• **The input**:
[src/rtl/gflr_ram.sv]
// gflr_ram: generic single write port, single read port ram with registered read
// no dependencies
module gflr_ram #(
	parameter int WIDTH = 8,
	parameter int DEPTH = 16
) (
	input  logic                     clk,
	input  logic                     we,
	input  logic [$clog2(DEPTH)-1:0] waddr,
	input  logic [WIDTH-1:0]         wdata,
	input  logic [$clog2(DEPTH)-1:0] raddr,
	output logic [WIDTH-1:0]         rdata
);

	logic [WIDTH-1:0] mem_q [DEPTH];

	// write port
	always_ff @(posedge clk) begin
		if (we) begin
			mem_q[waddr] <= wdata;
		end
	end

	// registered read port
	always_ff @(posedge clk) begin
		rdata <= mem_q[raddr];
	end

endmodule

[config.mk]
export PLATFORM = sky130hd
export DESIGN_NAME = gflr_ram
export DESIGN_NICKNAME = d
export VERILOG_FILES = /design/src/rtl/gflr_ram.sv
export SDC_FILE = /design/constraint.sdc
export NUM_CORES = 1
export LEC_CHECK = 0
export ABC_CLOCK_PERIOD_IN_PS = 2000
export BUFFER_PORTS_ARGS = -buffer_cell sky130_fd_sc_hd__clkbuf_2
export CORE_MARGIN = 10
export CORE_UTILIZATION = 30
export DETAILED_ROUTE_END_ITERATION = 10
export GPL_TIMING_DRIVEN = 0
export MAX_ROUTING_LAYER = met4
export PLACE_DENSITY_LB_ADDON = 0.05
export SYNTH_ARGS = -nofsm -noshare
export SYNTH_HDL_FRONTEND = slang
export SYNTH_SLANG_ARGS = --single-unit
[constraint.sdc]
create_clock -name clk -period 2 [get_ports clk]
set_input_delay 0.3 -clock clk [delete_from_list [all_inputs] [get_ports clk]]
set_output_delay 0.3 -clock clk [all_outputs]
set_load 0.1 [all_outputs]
...
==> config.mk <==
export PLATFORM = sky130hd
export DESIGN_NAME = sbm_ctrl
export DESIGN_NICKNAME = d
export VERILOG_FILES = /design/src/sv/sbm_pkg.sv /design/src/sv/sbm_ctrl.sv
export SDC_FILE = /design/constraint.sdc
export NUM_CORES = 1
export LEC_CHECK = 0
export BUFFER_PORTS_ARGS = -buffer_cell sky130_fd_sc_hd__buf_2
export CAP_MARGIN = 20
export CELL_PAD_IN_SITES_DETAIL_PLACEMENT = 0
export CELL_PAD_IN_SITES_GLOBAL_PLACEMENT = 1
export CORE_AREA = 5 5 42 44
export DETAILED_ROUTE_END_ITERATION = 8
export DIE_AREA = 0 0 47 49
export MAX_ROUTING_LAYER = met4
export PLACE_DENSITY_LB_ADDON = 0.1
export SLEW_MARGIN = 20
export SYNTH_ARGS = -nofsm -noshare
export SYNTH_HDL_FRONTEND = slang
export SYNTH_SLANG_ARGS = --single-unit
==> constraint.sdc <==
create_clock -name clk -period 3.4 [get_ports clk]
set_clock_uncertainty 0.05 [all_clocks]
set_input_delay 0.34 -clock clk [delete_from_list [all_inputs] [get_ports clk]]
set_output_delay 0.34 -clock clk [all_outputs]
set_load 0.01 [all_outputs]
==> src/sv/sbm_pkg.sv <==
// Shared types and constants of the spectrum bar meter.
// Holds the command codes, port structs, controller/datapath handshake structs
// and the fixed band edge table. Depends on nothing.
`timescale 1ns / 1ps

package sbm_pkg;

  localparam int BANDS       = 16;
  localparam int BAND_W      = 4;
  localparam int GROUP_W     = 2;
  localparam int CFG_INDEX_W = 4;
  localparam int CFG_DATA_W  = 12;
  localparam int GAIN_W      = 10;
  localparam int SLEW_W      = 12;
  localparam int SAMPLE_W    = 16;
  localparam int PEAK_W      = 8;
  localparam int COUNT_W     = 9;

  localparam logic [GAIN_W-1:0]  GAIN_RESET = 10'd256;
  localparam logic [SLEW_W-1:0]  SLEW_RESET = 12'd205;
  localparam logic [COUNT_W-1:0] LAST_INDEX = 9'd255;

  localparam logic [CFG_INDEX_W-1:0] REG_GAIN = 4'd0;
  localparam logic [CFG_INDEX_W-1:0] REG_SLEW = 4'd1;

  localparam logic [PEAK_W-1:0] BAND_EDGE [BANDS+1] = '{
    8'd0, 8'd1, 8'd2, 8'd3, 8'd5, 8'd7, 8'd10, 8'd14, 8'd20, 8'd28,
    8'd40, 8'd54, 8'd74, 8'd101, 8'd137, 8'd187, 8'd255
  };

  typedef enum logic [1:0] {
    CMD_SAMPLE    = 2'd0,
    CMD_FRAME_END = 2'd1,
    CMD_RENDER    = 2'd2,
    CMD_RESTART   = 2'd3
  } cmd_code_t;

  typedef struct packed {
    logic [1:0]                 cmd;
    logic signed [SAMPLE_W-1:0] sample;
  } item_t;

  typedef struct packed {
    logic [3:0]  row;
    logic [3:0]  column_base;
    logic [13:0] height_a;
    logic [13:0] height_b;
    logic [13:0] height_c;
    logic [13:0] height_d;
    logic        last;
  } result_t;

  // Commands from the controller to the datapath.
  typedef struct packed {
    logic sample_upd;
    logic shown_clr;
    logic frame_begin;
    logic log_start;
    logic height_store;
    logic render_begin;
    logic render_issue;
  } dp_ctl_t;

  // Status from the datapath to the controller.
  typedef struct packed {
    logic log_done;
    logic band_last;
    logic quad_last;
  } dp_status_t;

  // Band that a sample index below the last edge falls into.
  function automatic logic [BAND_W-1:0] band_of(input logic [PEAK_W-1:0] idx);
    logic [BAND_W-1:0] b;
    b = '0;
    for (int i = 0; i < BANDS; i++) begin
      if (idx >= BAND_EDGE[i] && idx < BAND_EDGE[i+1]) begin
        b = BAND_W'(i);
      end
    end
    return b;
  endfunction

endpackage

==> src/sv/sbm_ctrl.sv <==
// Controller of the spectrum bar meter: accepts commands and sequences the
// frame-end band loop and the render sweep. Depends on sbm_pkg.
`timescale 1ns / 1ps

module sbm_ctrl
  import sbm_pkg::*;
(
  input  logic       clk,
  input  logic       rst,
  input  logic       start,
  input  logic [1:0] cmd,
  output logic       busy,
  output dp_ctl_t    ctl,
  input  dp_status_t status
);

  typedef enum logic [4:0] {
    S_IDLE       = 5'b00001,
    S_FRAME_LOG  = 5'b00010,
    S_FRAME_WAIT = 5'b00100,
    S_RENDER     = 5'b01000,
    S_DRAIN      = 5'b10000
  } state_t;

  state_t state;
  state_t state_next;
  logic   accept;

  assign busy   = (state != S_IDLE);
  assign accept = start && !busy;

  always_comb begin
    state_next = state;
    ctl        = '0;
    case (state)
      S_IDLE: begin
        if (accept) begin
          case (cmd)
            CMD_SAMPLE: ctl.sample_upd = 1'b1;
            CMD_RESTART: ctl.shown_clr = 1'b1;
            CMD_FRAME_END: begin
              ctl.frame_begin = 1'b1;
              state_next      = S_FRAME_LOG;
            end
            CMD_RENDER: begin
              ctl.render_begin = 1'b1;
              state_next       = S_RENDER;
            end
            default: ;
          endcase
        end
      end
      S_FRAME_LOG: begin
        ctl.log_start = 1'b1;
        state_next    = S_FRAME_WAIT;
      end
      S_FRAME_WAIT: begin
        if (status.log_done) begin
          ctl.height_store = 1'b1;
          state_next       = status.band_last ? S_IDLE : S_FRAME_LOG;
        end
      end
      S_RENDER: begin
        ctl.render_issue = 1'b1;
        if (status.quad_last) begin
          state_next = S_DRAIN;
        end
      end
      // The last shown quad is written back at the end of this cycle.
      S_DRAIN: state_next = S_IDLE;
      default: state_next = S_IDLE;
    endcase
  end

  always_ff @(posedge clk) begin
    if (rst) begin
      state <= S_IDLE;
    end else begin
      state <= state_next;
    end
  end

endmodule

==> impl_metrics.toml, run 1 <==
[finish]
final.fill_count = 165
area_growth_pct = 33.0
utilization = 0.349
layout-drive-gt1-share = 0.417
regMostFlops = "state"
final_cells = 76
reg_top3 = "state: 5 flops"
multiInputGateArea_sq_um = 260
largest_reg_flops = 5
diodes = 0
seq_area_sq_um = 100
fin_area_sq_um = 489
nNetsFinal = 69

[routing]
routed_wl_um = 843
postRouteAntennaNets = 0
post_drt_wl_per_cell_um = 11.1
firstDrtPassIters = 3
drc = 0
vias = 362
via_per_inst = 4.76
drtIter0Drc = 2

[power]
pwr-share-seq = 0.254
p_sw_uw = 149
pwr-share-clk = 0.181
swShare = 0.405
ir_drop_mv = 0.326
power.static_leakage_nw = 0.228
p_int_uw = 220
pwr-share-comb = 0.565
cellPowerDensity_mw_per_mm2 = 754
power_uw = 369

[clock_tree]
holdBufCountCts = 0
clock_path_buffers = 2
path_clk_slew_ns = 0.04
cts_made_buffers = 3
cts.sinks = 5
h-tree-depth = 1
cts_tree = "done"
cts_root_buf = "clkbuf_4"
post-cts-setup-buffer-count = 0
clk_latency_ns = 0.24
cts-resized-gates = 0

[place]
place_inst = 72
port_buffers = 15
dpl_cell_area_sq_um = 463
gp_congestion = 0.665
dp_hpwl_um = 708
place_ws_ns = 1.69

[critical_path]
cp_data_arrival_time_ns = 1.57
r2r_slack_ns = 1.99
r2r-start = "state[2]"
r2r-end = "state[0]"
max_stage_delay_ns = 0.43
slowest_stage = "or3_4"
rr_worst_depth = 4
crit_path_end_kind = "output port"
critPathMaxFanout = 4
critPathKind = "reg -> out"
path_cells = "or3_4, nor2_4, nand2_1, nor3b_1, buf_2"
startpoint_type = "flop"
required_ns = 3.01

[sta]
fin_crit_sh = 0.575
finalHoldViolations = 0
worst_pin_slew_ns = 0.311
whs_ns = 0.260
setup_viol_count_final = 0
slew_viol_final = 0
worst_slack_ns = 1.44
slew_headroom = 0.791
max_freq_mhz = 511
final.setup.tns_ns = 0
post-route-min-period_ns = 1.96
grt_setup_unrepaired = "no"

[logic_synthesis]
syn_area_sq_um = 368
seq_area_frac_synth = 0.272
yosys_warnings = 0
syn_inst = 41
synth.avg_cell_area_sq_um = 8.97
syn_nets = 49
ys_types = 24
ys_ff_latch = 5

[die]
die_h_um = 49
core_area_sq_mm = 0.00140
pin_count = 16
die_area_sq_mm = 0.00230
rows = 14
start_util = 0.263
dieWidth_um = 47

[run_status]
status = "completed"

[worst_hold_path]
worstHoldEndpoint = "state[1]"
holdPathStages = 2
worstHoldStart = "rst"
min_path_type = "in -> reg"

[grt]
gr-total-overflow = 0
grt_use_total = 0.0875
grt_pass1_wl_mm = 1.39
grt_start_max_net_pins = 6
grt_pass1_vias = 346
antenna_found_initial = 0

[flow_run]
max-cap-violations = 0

• **Requirement**: Among the lines above, find each one containing the string "datapath" and copy it.

• **Solution below**:
// Holds the command codes, port structs, controller/datapath handshake structs
  // Commands from the controller to the datapath.
  // Status from the datapath to the controller.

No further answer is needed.